Stored data entries:
Background: an optimization exercise with open tools, aiming at small area, a short achievable clock period and few clock cycles. Do not read the settings as production practice. In this exercise RTL edits were held to simulation tests only and were not proved equivalent to the original. Power figures rest on the tool's default switching activity, not on a simulated workload.

== onyx ==
==> flow/design.v (excerpt) <==
module ascii_codec (
    input  wire        clk,
    input  wire        rst,
    input  wire        cmd_valid,
    output wire        cmd_ready,
    input  wire [1:0]  cmd_op,
    input  wire [15:0] cmd_len,
    input  wire        in_valid,
    output wire        in_ready,
    input  wire [7:0]  in_data,
    output wire        out_valid,
    input  wire        out_ready,
    output wire [7:0]  out_data,
    output wire        done,
    output wire [7:0]  err_code
);
clock: 28.0 ns
lec_check: 0
cap_margin: 20
core_margin: 2
core_utilization: 40
slew_margin: 20
standard.sh (not shown) runs the stock make flow with config.mk's settings and CLKGATE_MAP_FILE= SYNTH_SCRIPT=/design/flow/synth_recipe.tcl, a recipe that flattens the netlist after the stock synthesis.
==> flow/flow/run.sh <==
#!/bin/bash
# The standard layout, with the repair steps aiming for extra setup slack
# (the SDC and the clock period are the design's, unchanged).
set -euo pipefail
bash standard.sh SETUP_SLACK_MARGIN=21 finish > standard_flow.log 2>&1
onyx closes out successfully: all stages finished, all timing, DRC and antenna checks passed.
Testbench counts of onyx, summed over its fixed seeds: cycles 65,816.
--- input diff onyx..umber ---
==> flow/run.sh (new file) <==
#!/bin/bash
# synth_recipe.tcl (not shown) runs the flow's synth.tcl, then flattens the netlist and writes it again
# the make line also repeats each setting of config.mk as NAME=value (left out here)
make -C /OpenROAD-flow-scripts/flow DESIGN_CONFIG=/design/flow/config.mk WORK_HOME=/design/flow/orfs CLKGATE_MAP_FILE= SYNTH_SCRIPT=/design/flow/synth_recipe.tcl finish
removed: flow/flow/run.sh
removed: flow/standard.sh
--- outcome ---
umber | stages: all done | timing, DRC, antenna: all pass. umber ends up with lower number of global-route vias before repair than onyx does. Start point of the critical path: padding$_SDFFE_PN0N_ -> umber, ov$_SDFF_PP0_ -> onyx. On met2 track utilization from global routing: umber sits below onyx. Max overall power of the completed layout across onyx and umber: onyx.
Changes in quartz relative to umber:
==> flow/flow/run.sh (new file) <==
#!/bin/bash
# The standard layout, with these changes to how it is made (the SDC, clock
# period and every other setting are the design's):
#  - every port still gets a buffer, but a plain buf_2 rather than the slow
#    delay buffer buffer_ports picks by default;
#  - the repair steps aim for extra setup slack, and may resize a cell to
#    any drive strength (not only ones with the same footprint).
set -euo pipefail
bash standard.sh "BUFFER_PORTS_ARGS=-buffer_cell sky130_fd_sc_hd__buf_2" \
    SETUP_SLACK_MARGIN=21 MATCH_CELL_FOOTPRINT=0 finish > standard_flow.log 2>&1
==> flow/standard.sh (new file) <==
#!/bin/bash
# synth_recipe.tcl (not shown) runs the flow's synth.tcl, then flattens the netlist and writes it again
# the make line also repeats each setting of config.mk as NAME=value (left out here)
make -C /OpenROAD-flow-scripts/flow DESIGN_CONFIG=/design/flow/config.mk WORK_HOME=/design/flow/orfs CLKGATE_MAP_FILE= SYNTH_SCRIPT=/design/flow/synth_recipe.tcl "${@:-finish}"
removed: flow/run.sh
## What came out
[compare] base=umber new=quartz: core utilization of the finished layout comparable; register-to-register slack +1400 ps; highest achievable clock rate went up by 18%; maximum number of pins on one net before global-route repair went up by about 3%.
Looking at depth of the critical timing path with buffers and inverters included, quartz sits 22 below umber.
In terms of combinational power, quartz and umber differ only marginally.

_WHAT YOU WILL DO_
Every line in the records that holds the word "only" should be copied into the answer.

_OUTPUT_
Background: an optimization exercise with open tools, aiming at small area, a short achievable clock period and few clock cycles. Do not read the settings as production practice. In this exercise RTL edits were held to simulation tests only and were not proved equivalent to the original. Power figures rest on the tool's default switching activity, not on a simulated workload.
#    any drive strength (not only ones with the same footprint).
In terms of combinational power, quartz and umber differ only marginally.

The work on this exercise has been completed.